Data entries:
◇ ◇ ◇
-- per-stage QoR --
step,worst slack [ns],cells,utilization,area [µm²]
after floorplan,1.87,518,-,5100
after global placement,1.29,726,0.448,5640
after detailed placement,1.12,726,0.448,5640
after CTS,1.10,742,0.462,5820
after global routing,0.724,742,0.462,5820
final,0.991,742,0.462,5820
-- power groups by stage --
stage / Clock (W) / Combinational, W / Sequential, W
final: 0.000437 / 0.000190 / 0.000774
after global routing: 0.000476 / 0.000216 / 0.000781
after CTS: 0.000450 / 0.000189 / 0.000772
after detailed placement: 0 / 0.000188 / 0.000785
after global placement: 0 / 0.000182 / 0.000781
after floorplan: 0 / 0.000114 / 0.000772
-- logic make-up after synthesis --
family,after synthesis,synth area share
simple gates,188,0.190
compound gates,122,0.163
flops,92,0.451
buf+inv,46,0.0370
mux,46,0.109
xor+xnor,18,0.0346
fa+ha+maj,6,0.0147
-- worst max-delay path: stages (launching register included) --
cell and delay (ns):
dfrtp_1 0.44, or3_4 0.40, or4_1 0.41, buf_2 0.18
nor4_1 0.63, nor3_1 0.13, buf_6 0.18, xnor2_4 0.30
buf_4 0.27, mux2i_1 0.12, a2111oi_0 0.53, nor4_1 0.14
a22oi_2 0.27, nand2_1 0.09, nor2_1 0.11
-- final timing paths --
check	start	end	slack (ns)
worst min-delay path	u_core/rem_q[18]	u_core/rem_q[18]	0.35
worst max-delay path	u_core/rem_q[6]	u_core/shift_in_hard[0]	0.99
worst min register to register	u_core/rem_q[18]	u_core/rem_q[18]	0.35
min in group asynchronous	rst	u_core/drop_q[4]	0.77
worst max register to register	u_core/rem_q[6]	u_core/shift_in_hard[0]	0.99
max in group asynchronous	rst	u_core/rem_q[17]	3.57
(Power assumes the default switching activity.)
### src/rtl/ifetch_unit_if.sv
// ifetch_unit_if: imem request/response bus and decode valid/ready handoff
interface ifetch_unit_if;
  logic imem_req;
  logic [31:0] imem_addr;
  logic imem_gnt;
  logic imem_rvalid;
  logic [31:0] imem_rdata;
  logic imem_err;
  logic dec_valid;
  logic dec_ready;
  logic [31:0] dec_inst;
  logic [31:0] dec_pc;
  logic dec_fault;
  modport master (
    output imem_req, imem_addr, dec_valid, dec_inst, dec_pc, dec_fault,
    input imem_gnt, imem_rvalid, imem_rdata, imem_err, dec_ready
  );
  modport slave (
    input imem_req, imem_addr, dec_valid, dec_inst, dec_pc, dec_fault,
    output imem_gnt, imem_rvalid, imem_rdata, imem_err, dec_ready
  );
endinterface
### src/rtl/ibex_wb_queue_if.sv
// Handshake bundle between ID/EX + LSU (master side) and the writeback queue (slave side).
interface ibex_wb_queue_if #(
  parameter int Depth = 2
);
  localparam int CntW = $clog2(Depth + 1);

  logic            en_wb_i;
  logic [1:0]      instr_type_wb_i;
  logic [31:0]     pc_id_i;
  logic            instr_is_compressed_id_i;
  logic            instr_perf_count_id_i;
  logic [4:0]      rf_waddr_id_i;
  logic [31:0]     rf_wdata_id_i;
  logic            rf_we_id_i;
  logic            lsu_resp_valid_i;
  logic            lsu_resp_err_i;
  logic [31:0]     rf_wdata_lsu_i;
  logic [4:0]      rf_raddr_a_i;
  logic [4:0]      rf_raddr_b_i;
  logic            ready_wb_o;
  logic [CntW-1:0] occupancy_o;
  logic            rf_we_wb_o;
  logic [4:0]      rf_waddr_wb_o;
  logic [31:0]     rf_wdata_wb_o;
  logic            hazard_a_o;
  logic            hazard_b_o;
  logic            outstanding_load_wb_o;
  logic            outstanding_store_wb_o;
  logic            instr_done_wb_o;
  logic [31:0]     pc_wb_o;
  logic            perf_instr_ret_wb_o;
  logic            perf_instr_ret_compressed_wb_o;
  logic            resp_unexpected_o;

  modport master (
    output en_wb_i, instr_type_wb_i, pc_id_i, instr_is_compressed_id_i, instr_perf_count_id_i,
           rf_waddr_id_i, rf_wdata_id_i, rf_we_id_i, lsu_resp_valid_i, lsu_resp_err_i,
           rf_wdata_lsu_i, rf_raddr_a_i, rf_raddr_b_i,
    input  ready_wb_o, occupancy_o, rf_we_wb_o, rf_waddr_wb_o, rf_wdata_wb_o, hazard_a_o,
           hazard_b_o, outstanding_load_wb_o, outstanding_store_wb_o, instr_done_wb_o, pc_wb_o,
           perf_instr_ret_wb_o, perf_instr_ret_compressed_wb_o, resp_unexpected_o
  );

  modport slave (
    input  en_wb_i, instr_type_wb_i, pc_id_i, instr_is_compressed_id_i, instr_perf_count_id_i,
           rf_waddr_id_i, rf_wdata_id_i, rf_we_id_i, lsu_resp_valid_i, lsu_resp_err_i,
           rf_wdata_lsu_i, rf_raddr_a_i, rf_raddr_b_i,
    output ready_wb_o, occupancy_o, rf_we_wb_o, rf_waddr_wb_o, rf_wdata_wb_o, hazard_a_o,
           hazard_b_o, outstanding_load_wb_o, outstanding_store_wb_o, instr_done_wb_o, pc_wb_o,
           perf_instr_ret_wb_o, perf_instr_ret_compressed_wb_o, resp_unexpected_o
  );
endinterface

### src/rtl/ibex_wb_queue.sv
// In-order writeback queue: instructions retire from the head once their LSU response
// (if any) has been seen; responses bind to the oldest memory entry still waiting.
module ibex_wb_queue #(
  parameter int Depth    = 2,
  parameter bit ResetAll = 1'b0
) (
  input  logic           clk_i,
  input  logic           rst_i,
  ibex_wb_queue_if.slave wb
);
  localparam int PtrW = (Depth > 1) ? $clog2(Depth) : 1;
  localparam int CntW = $clog2(Depth + 1);
  localparam logic [PtrW-1:0] LastPtr   = PtrW'(Depth - 1);
  localparam logic [CntW-1:0] FullCnt   = CntW'(Depth);
  localparam logic [1:0]      TypeLoad  = 2'd0;
  localparam logic [1:0]      TypeStore = 2'd1;

  typedef struct packed {
    logic [1:0]  typ;
    logic [31:0] pc;
    logic        comp;
    logic        perf;
    logic        we;
    logic [4:0]  waddr;
    logic [31:0] wdata;
    logic        err;
  } entry_t;

  logic [Depth-1:0] valid_q, seen_q;
  logic [PtrW-1:0]  head_q, tail_q;
  logic [CntW-1:0]  count_q;
  entry_t           ent_q [Depth];
  entry_t           ent_d [Depth];

  logic            tgt_found, resp_hit, resp_head;
  logic [PtrW-1:0] tgt_idx, idx;
  logic            head_valid, head_is_mem, head_is_load, head_done, head_err, ready, enq;
  int              k;

  function automatic logic [PtrW-1:0] ptr_inc(input logic [PtrW-1:0] p);
    return (p == LastPtr) ? '0 : p + 1'b1;
  endfunction

  // Walk from youngest to oldest so the oldest waiting memory entry wins.
  always_comb begin
    tgt_found = 1'b0;
    tgt_idx   = '0;
    idx       = '0;
    k         = 0;
    for (int i = Depth - 1; i >= 0; i--) begin
      k = int'(head_q) + i;
      if (k >= Depth) k = k - Depth;
      idx = PtrW'(k);
      if (valid_q[idx] && !seen_q[idx] &&
          (ent_q[idx].typ == TypeLoad || ent_q[idx].typ == TypeStore)) begin
        tgt_found = 1'b1;
        tgt_idx   = idx;
      end
    end
  end

  assign resp_hit     = wb.lsu_resp_valid_i & tgt_found;
  assign resp_head    = resp_hit & (tgt_idx == head_q);
  assign head_valid   = valid_q[head_q];
  assign head_is_load = ent_q[head_q].typ == TypeLoad;
  assign head_is_mem  = head_is_load | (ent_q[head_q].typ == TypeStore);
  assign head_done    = head_valid & (~head_is_mem | seen_q[head_q] | resp_head);
  assign head_err     = seen_q[head_q] ? ent_q[head_q].err : (resp_head & wb.lsu_resp_err_i);
  assign ready        = (count_q < FullCnt) | head_done;
  assign enq          = wb.en_wb_i & ready;

  assign wb.ready_wb_o      = ready;
  assign wb.occupancy_o     = count_q;
  assign wb.instr_done_wb_o = head_done;
  assign wb.rf_we_wb_o      = head_done & (head_is_mem ? (head_is_load & ~head_err)
                                                       : ent_q[head_q].we);
  assign wb.rf_waddr_wb_o   = head_done ? ent_q[head_q].waddr : '0;
  // A load retiring in its response cycle forwards the LSU data straight through.
  assign wb.rf_wdata_wb_o   = !head_done ? '0 :
                              (head_is_load & resp_head) ? wb.rf_wdata_lsu_i : ent_q[head_q].wdata;
  assign wb.pc_wb_o                        = head_valid ? ent_q[head_q].pc : '0;
  assign wb.perf_instr_ret_wb_o            = head_done & ent_q[head_q].perf & ~head_err;
  assign wb.perf_instr_ret_compressed_wb_o = wb.perf_instr_ret_wb_o & ent_q[head_q].comp;
  assign wb.resp_unexpected_o              = wb.lsu_resp_valid_i & ~tgt_found & ~rst_i;

  always_comb begin
    wb.hazard_a_o             = 1'b0;
    wb.hazard_b_o             = 1'b0;
    wb.outstanding_load_wb_o  = 1'b0;
    wb.outstanding_store_wb_o = 1'b0;
    for (int i = 0; i < Depth; i++) begin
      if (valid_q[i]) begin
        if (ent_q[i].we || ent_q[i].typ == TypeLoad) begin
          if (wb.rf_raddr_a_i != 5'd0 && ent_q[i].waddr == wb.rf_raddr_a_i) wb.hazard_a_o = 1'b1;
          if (wb.rf_raddr_b_i != 5'd0 && ent_q[i].waddr == wb.rf_raddr_b_i) wb.hazard_b_o = 1'b1;
        end
        if (!seen_q[i] && ent_q[i].typ == TypeLoad)  wb.outstanding_load_wb_o  = 1'b1;
        if (!seen_q[i] && ent_q[i].typ == TypeStore) wb.outstanding_store_wb_o = 1'b1;
      end
    end
  end

  // Control state; enqueue is applied last so a full queue can refill the retiring slot.
  always_ff @(posedge clk_i or posedge rst_i) begin
    if (rst_i) begin
      valid_q <= '0;
      seen_q  <= '0;
      head_q  <= '0;
      tail_q  <= '0;
      count_q <= '0;
    end else begin
      if (resp_hit) seen_q[tgt_idx] <= 1'b1;
      if (head_done) begin
        valid_q[head_q] <= 1'b0;
        head_q          <= ptr_inc(head_q);
      end
      if (enq) begin
        valid_q[tail_q] <= 1'b1;
        seen_q[tail_q]  <= 1'b0;
        tail_q          <= ptr_inc(tail_q);
      end
      if (enq && !head_done)      count_q <= count_q + 1'b1;
      else if (!enq && head_done) count_q <= count_q - 1'b1;
    end
  end

  always_comb begin
    ent_d = ent_q;
    if (resp_hit) begin
      ent_d[tgt_idx].err = wb.lsu_resp_err_i;
      if (ent_q[tgt_idx].typ == TypeLoad) ent_d[tgt_idx].wdata = wb.rf_wdata_lsu_i;
    end
    if (enq) begin
      ent_d[tail_q] = '{typ: wb.instr_type_wb_i, pc: wb.pc_id_i,
                        comp: wb.instr_is_compressed_id_i, perf: wb.instr_perf_count_id_i,
                        we: wb.rf_we_id_i, waddr: wb.rf_waddr_id_i, wdata: wb.rf_wdata_id_i,
                        err: 1'b0};
    end
  end

  if (ResetAll) begin : g_payload_rst
    always_ff @(posedge clk_i or posedge rst_i) begin
      if (rst_i) begin
        for (int i = 0; i < Depth; i++) ent_q[i] <= '0;
      end else begin
        ent_q <= ent_d;
      end
    end
  end else begin : g_payload
    always_ff @(posedge clk_i) begin
      ent_q <= ent_d;
    end
  end
endmodule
◇ ◇ ◇
Exercise directions
Using the data above, repeat exactly the lines that begin at the line with "min in group" and end at the line with "max in group", both ends included.

Output below
min in group asynchronous	rst	u_core/drop_q[4]	0.77
worst max register to register	u_core/rem_q[6]	u_core/shift_in_hard[0]	0.99
max in group asynchronous	rst	u_core/rem_q[17]	3.57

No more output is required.